La Guardia Costiera e la Polizia Locale di Cagliari denunciano un operatore per l'occupazione senza permessi dell'arenile. Smantellate quattro aree da gioco allestite aggirando i bandi regionali destinati alle associazioni sportive.

Mille metri quadrati di sabbia sottratti all'uso pubblico per fare spazio a quattro campi da pallavolo allestiti senza uno straccio di licenza. È lo scenario scoperto lungo il litorale cagliaritano del Poetto dagli uomini della Guardia Costiera, intervenuti in stretta collaborazione con gli agenti della Polizia Locale per smantellare un'occupazione abusiva del suolo marittimo.

Le ispezioni hanno accertato che l'intera porzione di arenile era stata occupata e attrezzata in totale assenza dei titoli autorizzativi, ovvero i documenti formali necessari per poter disporre delle aree di proprietà dello Stato.

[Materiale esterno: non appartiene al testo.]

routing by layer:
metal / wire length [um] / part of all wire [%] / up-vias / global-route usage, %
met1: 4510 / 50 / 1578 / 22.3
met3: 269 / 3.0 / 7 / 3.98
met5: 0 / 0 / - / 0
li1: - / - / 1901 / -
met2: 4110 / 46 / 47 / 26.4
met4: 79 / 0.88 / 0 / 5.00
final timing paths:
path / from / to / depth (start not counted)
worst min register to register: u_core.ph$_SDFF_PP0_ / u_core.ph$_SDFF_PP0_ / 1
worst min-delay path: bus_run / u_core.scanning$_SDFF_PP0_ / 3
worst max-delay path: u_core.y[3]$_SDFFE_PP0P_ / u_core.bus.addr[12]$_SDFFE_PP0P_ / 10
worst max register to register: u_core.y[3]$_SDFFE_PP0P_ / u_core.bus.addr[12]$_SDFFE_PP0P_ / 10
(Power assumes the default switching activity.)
[config.mk]
export PLATFORM = sky130hd
export DESIGN_NAME = demux4_reg
export DESIGN_NICKNAME = d
export VERILOG_FILES = /design/src/rtl/demux4_reg.sv
export SDC_FILE = /design/constraint.sdc
export NUM_CORES = 1
export LEC_CHECK = 0
export CAP_MARGIN = 30
export CORE_ASPECT_RATIO = 2
export CORE_MARGIN = 3
export CORE_UTILIZATION = 50
export DETAILED_ROUTE_END_ITERATION = 8
export MAX_ROUTING_LAYER = met4
export PLACE_DENSITY = 0.84
export SLEW_MARGIN = 0
export SYNTH_ARGS = -nofsm -noshare
export SYNTH_HDL_FRONTEND = slang
export SYNTH_SLANG_ARGS = --single-unit
[constraint.sdc]
create_clock -name clock -period 2.3 [get_ports clock]
set_clock_uncertainty 0.15 [all_clocks]
set_input_delay 0.46 -clock clock [delete_from_list [all_inputs] [get_ports clock]]
set_output_delay 0.46 -clock clock [all_outputs]
set_load 0.03 [all_outputs]
[src/rtl/demux4_reg.sv]
// Registered 1-to-4 demultiplexer. Each lane is a one-entry output register
// with its own valid/ready handshake and a delivery counter.
module demux4_reg #(
    parameter int bits     = 3,
    parameter int cnt_bits = 8
) (
    input  logic                clock,
    input  logic                reset,
    input  logic [bits-1:0]     in_data,
    input  logic                in_valid,
    input  logic [1:0]          select,
    output logic                in_ready,
    output logic [bits-1:0]     A,
    output logic [bits-1:0]     B,
    output logic [bits-1:0]     C,
    output logic [bits-1:0]     D,
    output logic                valid_A,
    output logic                valid_B,
    output logic                valid_C,
    output logic                valid_D,
    input  logic                ready_A,
    input  logic                ready_B,
    input  logic                ready_C,
    input  logic                ready_D,
    output logic [cnt_bits-1:0] count_A,
    output logic [cnt_bits-1:0] count_B,
    output logic [cnt_bits-1:0] count_C,
    output logic [cnt_bits-1:0] count_D
);

    logic [bits-1:0]     data_q [4];
    logic [cnt_bits-1:0] cnt_q  [4];
    logic [3:0]          valid_q;
    logic [3:0]          ready_v;
    logic                load;

    assign ready_v = {ready_D, ready_C, ready_B, ready_A};

    // Handshake: a word moves whenever valid and ready are both high at a
    // rising edge. in_ready looks only at the selected lane, never in_valid,
    // so a full lane that is draining this cycle can still be reloaded.
    assign in_ready = ~valid_q[select] | ready_v[select];
    assign load     = in_valid & in_ready;

    always_ff @(posedge clock or posedge reset) begin
        if (reset) begin
            valid_q <= '0;
            for (int i = 0; i < 4; i++) begin
                data_q[i] <= '0;
                cnt_q[i]  <= '0;
            end
        end else begin
            for (int i = 0; i < 4; i++) begin
                if (valid_q[i] && ready_v[i]) begin
                    cnt_q[i]   <= cnt_q[i] + cnt_bits'(1);
                    valid_q[i] <= 1'b0;
                end
                // A load in the same cycle overrides the drain's valid clear.
                if (load && (select == i[1:0])) begin
                    data_q[i]  <= in_data;
                    valid_q[i] <= 1'b1;
                end
            end
        end
    end

    assign A       = data_q[0];
    assign B       = data_q[1];
    assign C       = data_q[2];
    assign D       = data_q[3];
    assign valid_A = valid_q[0];
    assign valid_B = valid_q[1];
    assign valid_C = valid_q[2];
    assign valid_D = valid_q[3];
    assign count_A = cnt_q[0];
    assign count_B = cnt_q[1];
    assign count_C = cnt_q[2];
    assign count_D = cnt_q[3];

endmodule
==> flow_summary.toml <==
[synthesis]
synth_compound_area_share_pct = 0.248
synth.mux.area_fraction_pct = 10.2
synth_top_family_by_area = "simple AND/OR/NAND/NOR gates"
syn_inst = 158
ys_dominant_reg_cell = "dfrtp_1"
syn_area_um2 = 2020
synth_cell_types = 19
yosysWarningCount = 0
netlist_top_cells_count = "dfrtp_1, nand2_1, xnor2_1"
synth-adder-area-share_pct = 2.48
syn_avg_cell_area_um2 = 12.8
synth_top_cell_by_area = "dfrtp_1"
synth_top_area_share_pct = 59.5
yosysSeqAreaShare_pct = 59.5
yosys.area_share.simple_pct = 15.2
synth_edf_count = 0
syn-num-nets = 174
synth_most_common_cell = "dfrtp_1"
async_flop_share_pct = 100
synth_area_leaders = "dfrtp_1, mux2_2, xnor2_1"
synth_xor_area_share_pct = 12.1
ys_ff_latch = 48

[placed_design]
dp_hpwl_mm = 3.19
place_area_um2 = 2780
numPortBuffers = 60
gp_congestion = 0.762

[sta]
tightest_slew_ns = 0.444
drv_slew = 0
fin_crit_sh_pct = 93.6
slew_headroom_pct = 70.4
fmax_mhz = 464
hold_violations = 0
finalSetupViolations = 0
rsz0062_at_grt = "false"
fin_crit_ns = 2.15
finalSetupTns_ns = 0
whs_ns = 0.323

[critical_path]
timing.rr.start = "valid_q[1]$_DFFE_PP0P_"
critPathLaunchType = "primary input"
cp_data_required_time_ns = 1.69
cp.arrival_ns = 1.54
worst-path-max-fanout = 4
crit_start = "ready_C"
reg2reg_depth = 3
r2r_slack_ns = 0.84
endpoint = "in_ready"
path_class = "in2out"
reg2reg_to = "B[1]$_DFFE_PP0P_"
crit_path_end_kind = "output pin"

[clock_network]
clock-root-buffer = "clkbuf_8"
ctsHtreeMaxLevel = 2
path_clk_slew_ns = 0.09
cts_tree = "built"
ctsResizeCount = 15
cts_buffers = 5
clk_latency_ns = 0.29
clock-sinks = 48
postCtsSetupBuffers = 0
cts_buffer_depth = 2
hold_buffers = 0

[global_routing]
antenna_found_initial = 0
grt_first_pass_wirelength_mm = 7.15
grt_pass1_vias = 1601
grt_max_degree = 29
track_usage_pct = 20.2
grt-ovfl-total = 0

[floorplanning]
die_w_um = 50.9
row_count = 32
core_area_um2 = 3880
initial_utilization_pct = 52.0
ioPinCount = 61
die_h_um = 95.9
dieArea_um2 = 4880

[routing]
drtIter0Drc = 11
ant_nets = 0
vias_per_cell = 5.07
totalWireLength_mm = 4.15
drc = 0
dr.pass1.iters = 4
routed-via-count = 1459
wire_per_inst_um = 14.4

[cells_and_area]
fin_area_um2 = 2900
antenna_cells = 0
drive_gt1_share_pct = 18.1
final_nets = 252
syn2layout_area_growth_pct = 43.8

[worst_hold_path]
worstHoldStart = "count_A[7]$_DFFE_PP0P_"
hp-class = "reg2reg"
hold_path_depth = 1

[flow_run]
drv_cap = 0

[power_and_ir_drop]
ir_drop_uv = 1150
power_density_nw_per_um2 = 1030
leakage_nw = 1.31
power_mw = 3.00

[run_status]
outcome = "finished clean"
sequential cells by signal (all words and copies together) (netlist names):
name and cells:
A 3, B 3, C 3, D 3, count_A 8, count_B 8
count_C 8, count_D 8, valid_q 4
cell families (layout without fill, tap and decap cells):
kind of cell	Yosys count	count (layout)
AOI/OAI and AO/OA	1	1
xor gates and xnor gates	28	28
adders and majority gates	4	4
buffers and inverters	1	80
DFF	48	48
muxes	17	17
and+or+nand+nor	59	59
cells in the final DEF, fill, tap and decap left out, drive strengths merged, types with 2 or more instances in the layout:
cell type      Yosys  layout
buf                0      12
nor3               4       4
clkdlybuf4s50      0      54
and4               4       4
xnor2             20      20
xor2               8       8
nor2               4       4
ha                 4       4
dfrtp             48      48
nand2             25      25
nand2b             4       4
nand3              5       5
and3               5       5
clkbuf             0       6
nor2b              2       2
dlygate4sd2        0       4
nand4              4       4
mux2              16      16
cell type report:
type / count / area, µm²
sequential: 48 / 1200
tap: 51 / 63.8
clock buffer: 6 / 72.6
multi-input combinational: 109 / 833
inverter: 1 / 3.75
clock inverter: 2 / 35.0
timing repair buffer: 71 / 694
fill: 276 / 980
metrics by stage:
stage	setup WS (ns)	instances	util, %
after floorplan	0.374	158	-
after global placement	-0.531	280	71.6
after detailed placement	-0.555	280	71.6
after CTS	0.0168	288	74.7
after global routing	0.104	288	74.8
final	0.147	288	74.8
worst max-delay path, cell delays in order:
cell,delay (ns)
dlygate4sd2_1,0.27
nand2b_1,0.17
mux4_2,0.49
buf_6,0.16
worst min path at each step:
stage / to / slack, ns
finish: count_A[7]$_DFFE_PP0P_ / 0.32
floorplan: valid_q[1]$_DFFE_PP0P_ / 0.42
global route: count_C[7]$_DFFE_PP0P_ / 0.34
CTS: count_A[7]$_DFFE_PP0P_ / 0.33
detailed placement: count_A[7]$_DFFE_PP0P_ / 0.32
global placement: count_D[7]$_DFFE_PP0P_ / 0.31
routing by layer:
layer | GRT usage (%) | part of all wire [%]
met1 | 19.9 | 36
met2 | 36.6 | 56
met3 | 4.65 | 4.3
met4 | 9.44 | 3.2
met5 | - | 0
report_power, final:
part | total (mW) | internal [mW] | switching [mW]
clock network | 0.584 | 0.323 | 0.262
registers | 1.25 | 1.04 | 0.210
logic | 1.17 | 0.540 | 0.626
(Power assumes the default switching activity.)
$ cat src/rtl/envelope_channel.sv
// envelope_channel: one volume envelope (timer, volume, saturation flag).
//   clk, reset       : clock, asynchronous active-high clear
//   env_tick         : 1-cycle envelope tick from the shared prescaler
//   trigger          : restart pulse; reloads volume/timer and clears done
//   envelope_add     : 1 = step volume up, 0 = step down
//   period           : ticks per step; 0 = hold mode
//   starting_volume  : volume loaded on trigger
//   volume, done     : registered volume and saturation flag
//   dac_on           : combinational, low when start volume is 0 and direction is down
module envelope_channel
   import env_pkg::*;
#(
   parameter int unsigned VOL_W = 4,
   parameter int unsigned PER_W = 3
) (
   input  logic             clk,
   input  logic             reset,
   input  logic             env_tick,
   input  logic             trigger,
   input  logic             envelope_add,
   input  logic [PER_W-1:0] period,
   input  logic [VOL_W-1:0] starting_volume,
   output logic [VOL_W-1:0] volume,
   output logic             done,
   output logic             dac_on
);

   localparam logic [VOL_W-1:0] VOL_MAX = VOL_W'(vol_max(VOL_W));

   env_dir_t         dir;
   logic [PER_W-1:0] timer;
   // Set by the first trigger after reset; keeps an untriggered channel at 0
   // instead of stepping (and saturating) from its cleared state.
   logic             armed;
   logic             step_en;
   logic             reload;
   logic             at_limit;

   assign dir = env_dir_t'(envelope_add);

   always_comb begin
      step_en  = env_tick && armed && !done && (period != '0);
      reload   = (timer <= PER_W'(1));
      at_limit = (dir == ENV_ADD) ? (volume == VOL_MAX) : (volume == '0);
   end

   always_ff @(posedge clk or posedge reset) begin
      if (reset) begin
         timer  <= '0;
         volume <= '0;
         done   <= 1'b0;
         armed  <= 1'b0;
      end else if (trigger) begin
         timer  <= period;
         volume <= starting_volume;
         done   <= 1'b0;
         armed  <= 1'b1;
      end else if (step_en) begin
         if (!reload) begin
            timer <= timer - PER_W'(1);
         end else begin
            timer <= period;
            if (at_limit)
               done <= 1'b1;
            else if (dir == ENV_ADD)
               volume <= volume + VOL_W'(1);
            else
               volume <= volume - VOL_W'(1);
         end
      end
   end

   assign dac_on = (starting_volume != '0) || (dir == ENV_ADD);

endmodule

$ cat src/rtl/envelope_bank.sv
// envelope_bank: NUM_CH independent volume envelopes sharing one tick prescaler.
//   clk, reset       : clock, asynchronous active-high clear
//   trigger          : per-channel restart pulse
//   envelope_add     : per-channel direction (1 = up)
//   period           : packed per-channel period, channel i at [i*PER_W +: PER_W]
//   starting_volume  : packed per-channel start volume, channel i at [i*VOL_W +: VOL_W]
//   volume           : packed per-channel registered volume
//   done             : per-channel saturation flag
//   dac_on           : per-channel DAC enable (combinational from inputs)
module envelope_bank
   import env_pkg::*;
#(
   parameter int unsigned NUM_CH   = 4,
   parameter int unsigned VOL_W    = 4,
   parameter int unsigned PER_W    = 3,
   parameter int unsigned TICK_DIV = 8192
) (
   input  logic                    clk,
   input  logic                    reset,
   input  logic [NUM_CH-1:0]       trigger,
   input  logic [NUM_CH-1:0]       envelope_add,
   input  logic [NUM_CH*PER_W-1:0] period,
   input  logic [NUM_CH*VOL_W-1:0] starting_volume,
   output logic [NUM_CH*VOL_W-1:0] volume,
   output logic [NUM_CH-1:0]       done,
   output logic [NUM_CH-1:0]       dac_on
);

   localparam int unsigned PS_W = presc_width(TICK_DIV);

   logic [PS_W-1:0] presc;
   logic            env_tick;

   assign env_tick = (presc == PS_W'(TICK_DIV - 1));

   // Free-running; triggers never disturb the tick phase.
   always_ff @(posedge clk or posedge reset) begin
      if (reset)
         presc <= '0;
      else if (env_tick)
         presc <= '0;
      else
         presc <= presc + PS_W'(1);
   end

   for (genvar i = 0; i < NUM_CH; i++) begin : g_ch
      envelope_channel #(
         .VOL_W (VOL_W),
         .PER_W (PER_W)
      ) u_ch (
         .clk             (clk),
         .reset           (reset),
         .env_tick        (env_tick),
         .trigger         (trigger[i]),
         .envelope_add    (envelope_add[i]),
         .period          (period[i*PER_W +: PER_W]),
         .starting_volume (starting_volume[i*VOL_W +: VOL_W]),
         .volume          (volume[i*VOL_W +: VOL_W]),
         .done            (done[i]),
         .dac_on          (dac_on[i])
      );
   end

endmodule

L'installazione dei campi si è tradotta in una duplice violazione tecnica: da un lato ha negato ai bagnanti il diritto di usufruire di un vasto tratto di spiaggia libera, dall'altro ha generato una pratica commerciale sleale nei confronti degli operatori che lavorano nel rispetto delle norme.

Le direttive che governano la gestione delle concessioni sul Poetto impongono infatti un iter rigoroso. Ogni anno l'amministrazione comunale cagliaritana ritaglia tre specifiche zone da destinare all'esercizio degli sport su sabbia. L'assegnazione di questi spazi segue regole ferree e passa attraverso un bando pubblico vagliato dall'Assessorato agli Enti Locali della Regione Sardegna, la divisione preposta alla gestione del patrimonio e del demanio, che concede l'utilizzo della spiaggia esclusivamente alle associazioni sportive dilettantistiche che ne fanno regolare richiesta superando l'istruttoria.

Il responsabile dell'illecito è stato formalmente deferito all'Autorità Giudiziaria, con una denuncia depositata sui banchi della magistratura per il reato di occupazione abusiva di demanio marittimo. Contestualmente alla segnalazione penale, i militari hanno apposto i sigilli all'intero perimetro, sequestrando i quattro campi da gioco e tutte le attrezzature annesse per restituire immediatamente la lingua di sabbia al libero transito dei cittadini.